## WHAT THE TASK ASKS:
Extract, unchanged, each line of the listing below from its first line through the line that contains "export CORE_UTILIZATION = 40", inclusive, and nothing else.

## RECORDS FOR THE EXERCISE:
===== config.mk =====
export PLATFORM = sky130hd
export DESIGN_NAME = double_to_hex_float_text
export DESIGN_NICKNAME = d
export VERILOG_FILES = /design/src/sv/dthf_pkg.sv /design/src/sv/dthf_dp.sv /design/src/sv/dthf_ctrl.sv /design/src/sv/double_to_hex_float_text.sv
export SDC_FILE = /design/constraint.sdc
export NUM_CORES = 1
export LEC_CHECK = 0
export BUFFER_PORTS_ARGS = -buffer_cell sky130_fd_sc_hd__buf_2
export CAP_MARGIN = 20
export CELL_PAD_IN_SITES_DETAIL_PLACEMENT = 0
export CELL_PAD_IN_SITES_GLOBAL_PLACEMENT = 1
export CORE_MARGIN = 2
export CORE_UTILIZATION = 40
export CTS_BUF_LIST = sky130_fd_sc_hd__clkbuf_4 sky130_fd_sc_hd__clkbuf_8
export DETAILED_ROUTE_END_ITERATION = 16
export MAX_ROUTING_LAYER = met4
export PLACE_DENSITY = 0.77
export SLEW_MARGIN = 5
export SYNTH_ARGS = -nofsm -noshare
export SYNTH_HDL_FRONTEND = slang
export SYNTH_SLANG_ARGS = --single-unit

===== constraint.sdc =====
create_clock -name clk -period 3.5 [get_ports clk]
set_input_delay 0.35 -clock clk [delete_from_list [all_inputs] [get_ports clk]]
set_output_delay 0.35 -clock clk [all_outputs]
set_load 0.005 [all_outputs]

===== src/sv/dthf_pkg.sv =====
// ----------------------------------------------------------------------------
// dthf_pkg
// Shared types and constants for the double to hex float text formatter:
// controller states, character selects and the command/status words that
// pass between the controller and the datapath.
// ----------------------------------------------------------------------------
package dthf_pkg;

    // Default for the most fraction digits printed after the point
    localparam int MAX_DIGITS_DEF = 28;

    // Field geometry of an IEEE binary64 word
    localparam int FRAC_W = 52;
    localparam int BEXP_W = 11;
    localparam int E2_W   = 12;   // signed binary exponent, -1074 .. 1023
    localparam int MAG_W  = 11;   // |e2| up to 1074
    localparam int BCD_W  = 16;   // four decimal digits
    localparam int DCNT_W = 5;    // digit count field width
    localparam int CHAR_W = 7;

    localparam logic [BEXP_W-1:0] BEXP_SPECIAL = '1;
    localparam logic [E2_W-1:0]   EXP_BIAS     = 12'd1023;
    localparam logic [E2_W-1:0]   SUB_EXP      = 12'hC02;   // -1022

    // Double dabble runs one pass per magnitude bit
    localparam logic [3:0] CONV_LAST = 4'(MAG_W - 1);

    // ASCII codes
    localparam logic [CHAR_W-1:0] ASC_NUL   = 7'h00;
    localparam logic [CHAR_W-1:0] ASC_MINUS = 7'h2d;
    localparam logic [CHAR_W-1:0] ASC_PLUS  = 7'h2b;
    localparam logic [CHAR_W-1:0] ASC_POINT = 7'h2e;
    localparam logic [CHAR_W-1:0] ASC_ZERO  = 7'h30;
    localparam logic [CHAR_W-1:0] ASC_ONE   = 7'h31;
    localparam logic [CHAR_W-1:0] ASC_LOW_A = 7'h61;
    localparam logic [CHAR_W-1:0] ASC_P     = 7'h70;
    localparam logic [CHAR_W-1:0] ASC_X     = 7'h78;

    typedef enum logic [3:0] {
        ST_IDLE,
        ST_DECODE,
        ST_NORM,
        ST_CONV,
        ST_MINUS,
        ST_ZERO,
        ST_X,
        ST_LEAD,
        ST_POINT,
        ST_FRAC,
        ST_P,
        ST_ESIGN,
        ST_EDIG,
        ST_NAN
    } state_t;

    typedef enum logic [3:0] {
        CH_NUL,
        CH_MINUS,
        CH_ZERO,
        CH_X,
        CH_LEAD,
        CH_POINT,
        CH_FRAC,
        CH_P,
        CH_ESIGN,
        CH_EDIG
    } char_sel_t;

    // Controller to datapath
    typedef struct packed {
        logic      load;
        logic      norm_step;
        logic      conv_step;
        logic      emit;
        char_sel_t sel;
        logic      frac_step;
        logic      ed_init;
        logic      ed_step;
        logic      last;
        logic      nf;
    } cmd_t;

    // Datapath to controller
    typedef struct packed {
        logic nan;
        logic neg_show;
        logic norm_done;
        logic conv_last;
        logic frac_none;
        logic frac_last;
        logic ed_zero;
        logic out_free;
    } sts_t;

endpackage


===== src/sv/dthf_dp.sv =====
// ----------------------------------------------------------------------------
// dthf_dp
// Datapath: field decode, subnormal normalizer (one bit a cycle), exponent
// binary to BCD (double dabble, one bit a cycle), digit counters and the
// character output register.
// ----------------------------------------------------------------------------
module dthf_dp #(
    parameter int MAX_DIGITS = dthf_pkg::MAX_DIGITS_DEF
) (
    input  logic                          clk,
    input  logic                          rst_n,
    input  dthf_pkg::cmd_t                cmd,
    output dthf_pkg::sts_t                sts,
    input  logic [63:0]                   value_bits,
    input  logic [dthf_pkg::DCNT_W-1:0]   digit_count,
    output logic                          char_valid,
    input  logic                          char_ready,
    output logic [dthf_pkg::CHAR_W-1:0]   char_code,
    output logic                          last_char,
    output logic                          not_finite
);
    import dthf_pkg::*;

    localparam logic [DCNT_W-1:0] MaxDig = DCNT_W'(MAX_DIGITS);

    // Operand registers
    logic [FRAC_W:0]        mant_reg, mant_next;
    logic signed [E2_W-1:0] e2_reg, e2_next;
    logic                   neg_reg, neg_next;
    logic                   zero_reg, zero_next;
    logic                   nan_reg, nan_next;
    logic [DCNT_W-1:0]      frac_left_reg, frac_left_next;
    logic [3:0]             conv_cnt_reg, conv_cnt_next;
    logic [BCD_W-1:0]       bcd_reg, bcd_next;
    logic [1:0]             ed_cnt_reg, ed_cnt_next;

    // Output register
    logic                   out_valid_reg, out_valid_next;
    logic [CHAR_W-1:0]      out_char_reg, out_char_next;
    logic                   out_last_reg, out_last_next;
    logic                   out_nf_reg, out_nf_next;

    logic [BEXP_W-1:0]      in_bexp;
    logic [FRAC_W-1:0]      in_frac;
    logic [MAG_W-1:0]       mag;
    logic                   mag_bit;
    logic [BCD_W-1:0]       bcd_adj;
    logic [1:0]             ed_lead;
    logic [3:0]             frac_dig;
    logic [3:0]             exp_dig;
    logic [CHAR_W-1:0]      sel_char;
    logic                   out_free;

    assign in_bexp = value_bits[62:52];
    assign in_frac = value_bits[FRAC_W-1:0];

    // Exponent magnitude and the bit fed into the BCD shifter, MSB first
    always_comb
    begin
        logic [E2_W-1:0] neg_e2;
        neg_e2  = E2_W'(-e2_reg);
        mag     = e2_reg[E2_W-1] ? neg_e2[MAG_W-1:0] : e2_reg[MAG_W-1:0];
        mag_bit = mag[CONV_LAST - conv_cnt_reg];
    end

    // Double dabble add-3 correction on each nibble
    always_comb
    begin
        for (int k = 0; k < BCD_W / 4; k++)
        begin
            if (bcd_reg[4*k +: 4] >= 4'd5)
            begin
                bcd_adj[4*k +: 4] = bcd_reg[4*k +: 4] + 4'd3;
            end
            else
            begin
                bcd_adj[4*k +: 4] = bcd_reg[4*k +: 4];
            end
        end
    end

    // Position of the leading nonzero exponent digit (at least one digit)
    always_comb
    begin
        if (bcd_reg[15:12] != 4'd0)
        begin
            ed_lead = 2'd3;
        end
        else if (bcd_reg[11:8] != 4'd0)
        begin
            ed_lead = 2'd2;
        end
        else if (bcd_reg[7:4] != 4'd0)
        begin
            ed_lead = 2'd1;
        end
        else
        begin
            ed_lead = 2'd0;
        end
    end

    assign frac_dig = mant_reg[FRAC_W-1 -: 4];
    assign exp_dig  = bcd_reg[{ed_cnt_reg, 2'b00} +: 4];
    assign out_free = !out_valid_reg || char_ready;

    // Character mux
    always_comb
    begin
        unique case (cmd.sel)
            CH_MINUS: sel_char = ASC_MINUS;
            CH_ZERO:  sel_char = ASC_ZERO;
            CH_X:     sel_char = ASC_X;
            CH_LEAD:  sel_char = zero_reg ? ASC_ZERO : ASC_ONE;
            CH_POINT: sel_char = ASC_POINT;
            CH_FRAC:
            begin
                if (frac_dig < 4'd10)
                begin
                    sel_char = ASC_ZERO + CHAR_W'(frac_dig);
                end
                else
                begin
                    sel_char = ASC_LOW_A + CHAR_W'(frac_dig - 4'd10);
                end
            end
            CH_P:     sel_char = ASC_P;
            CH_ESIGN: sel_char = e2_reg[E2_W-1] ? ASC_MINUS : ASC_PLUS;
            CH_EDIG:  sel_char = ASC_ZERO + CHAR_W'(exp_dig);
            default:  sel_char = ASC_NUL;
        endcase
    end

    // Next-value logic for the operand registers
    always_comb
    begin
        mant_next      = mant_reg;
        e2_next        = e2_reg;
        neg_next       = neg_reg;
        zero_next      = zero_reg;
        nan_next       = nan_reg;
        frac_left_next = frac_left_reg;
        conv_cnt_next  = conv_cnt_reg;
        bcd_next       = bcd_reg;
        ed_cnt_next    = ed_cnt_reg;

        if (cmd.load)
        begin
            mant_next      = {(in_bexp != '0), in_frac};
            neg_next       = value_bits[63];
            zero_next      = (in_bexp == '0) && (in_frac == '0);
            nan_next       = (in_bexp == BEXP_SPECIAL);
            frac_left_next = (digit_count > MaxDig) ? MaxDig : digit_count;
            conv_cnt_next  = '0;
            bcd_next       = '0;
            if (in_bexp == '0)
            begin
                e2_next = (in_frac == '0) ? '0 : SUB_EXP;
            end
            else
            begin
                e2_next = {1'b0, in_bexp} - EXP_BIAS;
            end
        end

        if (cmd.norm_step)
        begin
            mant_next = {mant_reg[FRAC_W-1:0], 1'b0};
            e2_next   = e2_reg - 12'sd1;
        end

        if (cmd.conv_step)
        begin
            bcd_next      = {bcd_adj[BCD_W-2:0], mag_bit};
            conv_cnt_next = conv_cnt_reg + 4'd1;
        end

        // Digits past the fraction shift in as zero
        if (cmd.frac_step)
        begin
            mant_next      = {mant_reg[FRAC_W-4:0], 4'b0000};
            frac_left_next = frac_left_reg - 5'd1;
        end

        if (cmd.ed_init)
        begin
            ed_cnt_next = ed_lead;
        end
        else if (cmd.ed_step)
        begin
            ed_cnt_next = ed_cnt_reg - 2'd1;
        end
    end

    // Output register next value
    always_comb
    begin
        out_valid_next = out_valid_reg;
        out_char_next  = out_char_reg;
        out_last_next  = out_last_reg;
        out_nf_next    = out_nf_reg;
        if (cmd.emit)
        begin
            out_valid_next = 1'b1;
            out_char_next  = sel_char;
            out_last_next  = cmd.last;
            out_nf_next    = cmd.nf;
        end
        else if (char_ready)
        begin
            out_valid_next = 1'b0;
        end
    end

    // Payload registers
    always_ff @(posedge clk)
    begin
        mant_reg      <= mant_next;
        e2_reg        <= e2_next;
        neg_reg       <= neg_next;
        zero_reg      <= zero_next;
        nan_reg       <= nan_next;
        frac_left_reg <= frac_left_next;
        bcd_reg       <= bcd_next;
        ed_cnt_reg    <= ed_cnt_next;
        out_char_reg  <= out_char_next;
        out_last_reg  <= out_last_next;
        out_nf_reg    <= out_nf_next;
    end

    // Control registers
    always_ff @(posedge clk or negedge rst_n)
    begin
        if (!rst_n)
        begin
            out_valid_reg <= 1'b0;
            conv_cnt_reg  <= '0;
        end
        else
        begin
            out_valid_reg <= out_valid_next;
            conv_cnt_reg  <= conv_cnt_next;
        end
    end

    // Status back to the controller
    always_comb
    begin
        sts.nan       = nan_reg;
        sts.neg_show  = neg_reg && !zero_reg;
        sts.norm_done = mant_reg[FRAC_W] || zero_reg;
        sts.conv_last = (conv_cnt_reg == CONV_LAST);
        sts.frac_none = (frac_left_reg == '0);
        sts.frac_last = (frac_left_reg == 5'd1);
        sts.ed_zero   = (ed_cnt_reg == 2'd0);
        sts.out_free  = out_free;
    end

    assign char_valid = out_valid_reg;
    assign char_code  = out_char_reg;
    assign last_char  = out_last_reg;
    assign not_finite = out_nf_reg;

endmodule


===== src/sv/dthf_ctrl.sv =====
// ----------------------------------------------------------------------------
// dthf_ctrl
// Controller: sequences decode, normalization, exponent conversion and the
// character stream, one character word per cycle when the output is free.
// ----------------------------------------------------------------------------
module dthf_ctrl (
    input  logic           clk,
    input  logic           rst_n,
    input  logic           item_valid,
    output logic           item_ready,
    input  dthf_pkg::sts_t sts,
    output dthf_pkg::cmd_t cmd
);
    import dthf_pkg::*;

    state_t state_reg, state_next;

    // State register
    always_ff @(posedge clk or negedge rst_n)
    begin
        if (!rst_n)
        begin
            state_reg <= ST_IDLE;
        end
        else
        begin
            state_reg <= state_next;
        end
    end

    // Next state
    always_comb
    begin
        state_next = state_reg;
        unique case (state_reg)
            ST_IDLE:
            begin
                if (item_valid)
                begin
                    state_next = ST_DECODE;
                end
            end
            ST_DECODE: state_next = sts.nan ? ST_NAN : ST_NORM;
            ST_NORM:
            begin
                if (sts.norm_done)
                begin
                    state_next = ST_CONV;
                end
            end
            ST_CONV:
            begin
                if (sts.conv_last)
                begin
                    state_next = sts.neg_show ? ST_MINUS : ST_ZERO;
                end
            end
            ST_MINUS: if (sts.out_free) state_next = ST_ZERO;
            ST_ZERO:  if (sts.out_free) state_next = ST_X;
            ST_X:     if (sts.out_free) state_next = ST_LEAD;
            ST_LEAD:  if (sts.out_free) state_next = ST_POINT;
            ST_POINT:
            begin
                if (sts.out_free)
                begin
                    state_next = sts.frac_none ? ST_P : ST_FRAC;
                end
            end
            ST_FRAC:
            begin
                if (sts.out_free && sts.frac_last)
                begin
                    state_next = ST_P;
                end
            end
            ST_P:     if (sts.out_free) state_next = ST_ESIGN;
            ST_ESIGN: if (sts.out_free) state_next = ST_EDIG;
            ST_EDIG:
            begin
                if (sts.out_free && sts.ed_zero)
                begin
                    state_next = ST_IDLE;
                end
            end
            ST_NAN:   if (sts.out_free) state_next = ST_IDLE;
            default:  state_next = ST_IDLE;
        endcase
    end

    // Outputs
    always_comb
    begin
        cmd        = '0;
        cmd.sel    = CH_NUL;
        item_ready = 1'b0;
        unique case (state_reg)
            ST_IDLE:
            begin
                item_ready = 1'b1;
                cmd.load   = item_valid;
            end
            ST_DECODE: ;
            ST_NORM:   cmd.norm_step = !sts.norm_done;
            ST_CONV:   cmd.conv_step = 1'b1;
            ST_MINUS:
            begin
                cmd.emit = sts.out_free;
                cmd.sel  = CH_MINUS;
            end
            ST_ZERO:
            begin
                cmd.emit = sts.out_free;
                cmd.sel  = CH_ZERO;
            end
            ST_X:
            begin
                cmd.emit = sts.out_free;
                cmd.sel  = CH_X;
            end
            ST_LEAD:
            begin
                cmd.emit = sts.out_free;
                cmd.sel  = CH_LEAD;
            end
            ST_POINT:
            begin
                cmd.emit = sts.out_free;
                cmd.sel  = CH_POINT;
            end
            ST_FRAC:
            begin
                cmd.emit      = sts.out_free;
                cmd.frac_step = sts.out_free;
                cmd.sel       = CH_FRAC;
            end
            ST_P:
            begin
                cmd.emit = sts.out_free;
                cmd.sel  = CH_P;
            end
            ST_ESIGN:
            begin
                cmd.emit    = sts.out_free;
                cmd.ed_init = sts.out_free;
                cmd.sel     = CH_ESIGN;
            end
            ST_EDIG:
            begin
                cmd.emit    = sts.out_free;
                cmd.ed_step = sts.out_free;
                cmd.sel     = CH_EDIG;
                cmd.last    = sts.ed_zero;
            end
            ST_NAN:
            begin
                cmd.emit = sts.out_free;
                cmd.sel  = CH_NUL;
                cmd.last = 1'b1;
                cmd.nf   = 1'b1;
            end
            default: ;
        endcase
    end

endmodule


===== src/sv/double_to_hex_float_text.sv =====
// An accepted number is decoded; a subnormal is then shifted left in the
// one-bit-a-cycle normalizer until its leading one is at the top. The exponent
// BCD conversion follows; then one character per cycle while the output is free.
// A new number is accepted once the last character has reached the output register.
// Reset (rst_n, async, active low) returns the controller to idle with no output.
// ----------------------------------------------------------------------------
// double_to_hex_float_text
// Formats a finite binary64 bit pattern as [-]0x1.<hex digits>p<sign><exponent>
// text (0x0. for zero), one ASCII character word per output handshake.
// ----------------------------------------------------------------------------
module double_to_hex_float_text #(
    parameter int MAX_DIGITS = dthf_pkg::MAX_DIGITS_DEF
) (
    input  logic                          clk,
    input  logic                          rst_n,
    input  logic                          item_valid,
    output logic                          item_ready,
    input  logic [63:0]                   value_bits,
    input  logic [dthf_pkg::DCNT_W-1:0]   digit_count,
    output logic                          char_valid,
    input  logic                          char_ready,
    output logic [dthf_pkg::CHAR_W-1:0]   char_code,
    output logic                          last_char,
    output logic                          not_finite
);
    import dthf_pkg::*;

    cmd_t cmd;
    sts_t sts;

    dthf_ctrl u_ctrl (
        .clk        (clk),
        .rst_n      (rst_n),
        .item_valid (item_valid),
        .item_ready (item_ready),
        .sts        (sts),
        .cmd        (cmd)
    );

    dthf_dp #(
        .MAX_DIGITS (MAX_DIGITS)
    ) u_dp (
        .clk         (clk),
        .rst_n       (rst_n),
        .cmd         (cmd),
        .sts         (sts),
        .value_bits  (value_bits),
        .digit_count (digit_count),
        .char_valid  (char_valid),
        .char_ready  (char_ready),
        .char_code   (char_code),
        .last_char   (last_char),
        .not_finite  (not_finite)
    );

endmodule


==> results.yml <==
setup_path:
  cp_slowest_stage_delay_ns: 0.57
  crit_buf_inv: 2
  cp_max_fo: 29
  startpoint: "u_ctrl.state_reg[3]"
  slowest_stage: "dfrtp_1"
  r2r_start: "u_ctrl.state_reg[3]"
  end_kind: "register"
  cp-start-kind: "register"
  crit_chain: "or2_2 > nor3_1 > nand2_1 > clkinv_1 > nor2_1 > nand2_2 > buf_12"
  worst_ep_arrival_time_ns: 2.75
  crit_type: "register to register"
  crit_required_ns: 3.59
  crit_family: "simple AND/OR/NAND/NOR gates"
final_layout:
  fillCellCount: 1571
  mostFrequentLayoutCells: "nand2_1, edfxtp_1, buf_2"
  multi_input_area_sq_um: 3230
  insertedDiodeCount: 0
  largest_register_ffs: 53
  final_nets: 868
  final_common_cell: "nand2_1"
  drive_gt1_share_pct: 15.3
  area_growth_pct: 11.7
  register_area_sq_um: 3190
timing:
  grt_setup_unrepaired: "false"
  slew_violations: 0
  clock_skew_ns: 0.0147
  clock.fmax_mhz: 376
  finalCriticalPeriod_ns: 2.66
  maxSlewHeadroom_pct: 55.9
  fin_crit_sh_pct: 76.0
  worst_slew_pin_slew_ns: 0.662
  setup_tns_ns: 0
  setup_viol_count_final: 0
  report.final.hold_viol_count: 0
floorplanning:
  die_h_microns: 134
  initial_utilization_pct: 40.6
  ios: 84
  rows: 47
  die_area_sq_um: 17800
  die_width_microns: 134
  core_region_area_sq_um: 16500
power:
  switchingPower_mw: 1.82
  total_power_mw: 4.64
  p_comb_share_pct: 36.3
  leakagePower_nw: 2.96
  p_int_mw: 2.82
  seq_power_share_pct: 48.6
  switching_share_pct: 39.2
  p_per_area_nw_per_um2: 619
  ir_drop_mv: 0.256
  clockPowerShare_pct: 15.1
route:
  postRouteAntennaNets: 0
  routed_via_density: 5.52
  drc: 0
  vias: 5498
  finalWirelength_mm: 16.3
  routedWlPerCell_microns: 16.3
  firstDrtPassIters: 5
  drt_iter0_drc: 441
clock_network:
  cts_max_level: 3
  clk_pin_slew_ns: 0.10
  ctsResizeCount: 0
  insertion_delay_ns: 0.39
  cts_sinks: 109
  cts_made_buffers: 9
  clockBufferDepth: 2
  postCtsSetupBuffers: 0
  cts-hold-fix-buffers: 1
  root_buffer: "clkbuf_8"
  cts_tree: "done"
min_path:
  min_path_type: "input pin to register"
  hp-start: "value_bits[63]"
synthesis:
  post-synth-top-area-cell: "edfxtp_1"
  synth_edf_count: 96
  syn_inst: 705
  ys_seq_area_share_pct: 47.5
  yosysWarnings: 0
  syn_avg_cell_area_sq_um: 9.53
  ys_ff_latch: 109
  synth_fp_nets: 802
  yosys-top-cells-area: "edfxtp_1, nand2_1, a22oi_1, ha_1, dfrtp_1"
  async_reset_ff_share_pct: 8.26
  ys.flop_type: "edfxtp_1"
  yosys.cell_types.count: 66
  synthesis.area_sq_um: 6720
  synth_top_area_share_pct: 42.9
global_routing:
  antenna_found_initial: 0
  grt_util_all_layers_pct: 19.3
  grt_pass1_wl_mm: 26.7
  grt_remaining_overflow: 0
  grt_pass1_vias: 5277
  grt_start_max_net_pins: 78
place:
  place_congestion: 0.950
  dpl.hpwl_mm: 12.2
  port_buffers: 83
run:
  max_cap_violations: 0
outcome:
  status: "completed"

## WRITTEN SOLUTION:
===== config.mk =====
export PLATFORM = sky130hd
export DESIGN_NAME = double_to_hex_float_text
export DESIGN_NICKNAME = d
export VERILOG_FILES = /design/src/sv/dthf_pkg.sv /design/src/sv/dthf_dp.sv /design/src/sv/dthf_ctrl.sv /design/src/sv/double_to_hex_float_text.sv
export SDC_FILE = /design/constraint.sdc
export NUM_CORES = 1
export LEC_CHECK = 0
export BUFFER_PORTS_ARGS = -buffer_cell sky130_fd_sc_hd__buf_2
export CAP_MARGIN = 20
export CELL_PAD_IN_SITES_DETAIL_PLACEMENT = 0
export CELL_PAD_IN_SITES_GLOBAL_PLACEMENT = 1
export CORE_MARGIN = 2
export CORE_UTILIZATION = 40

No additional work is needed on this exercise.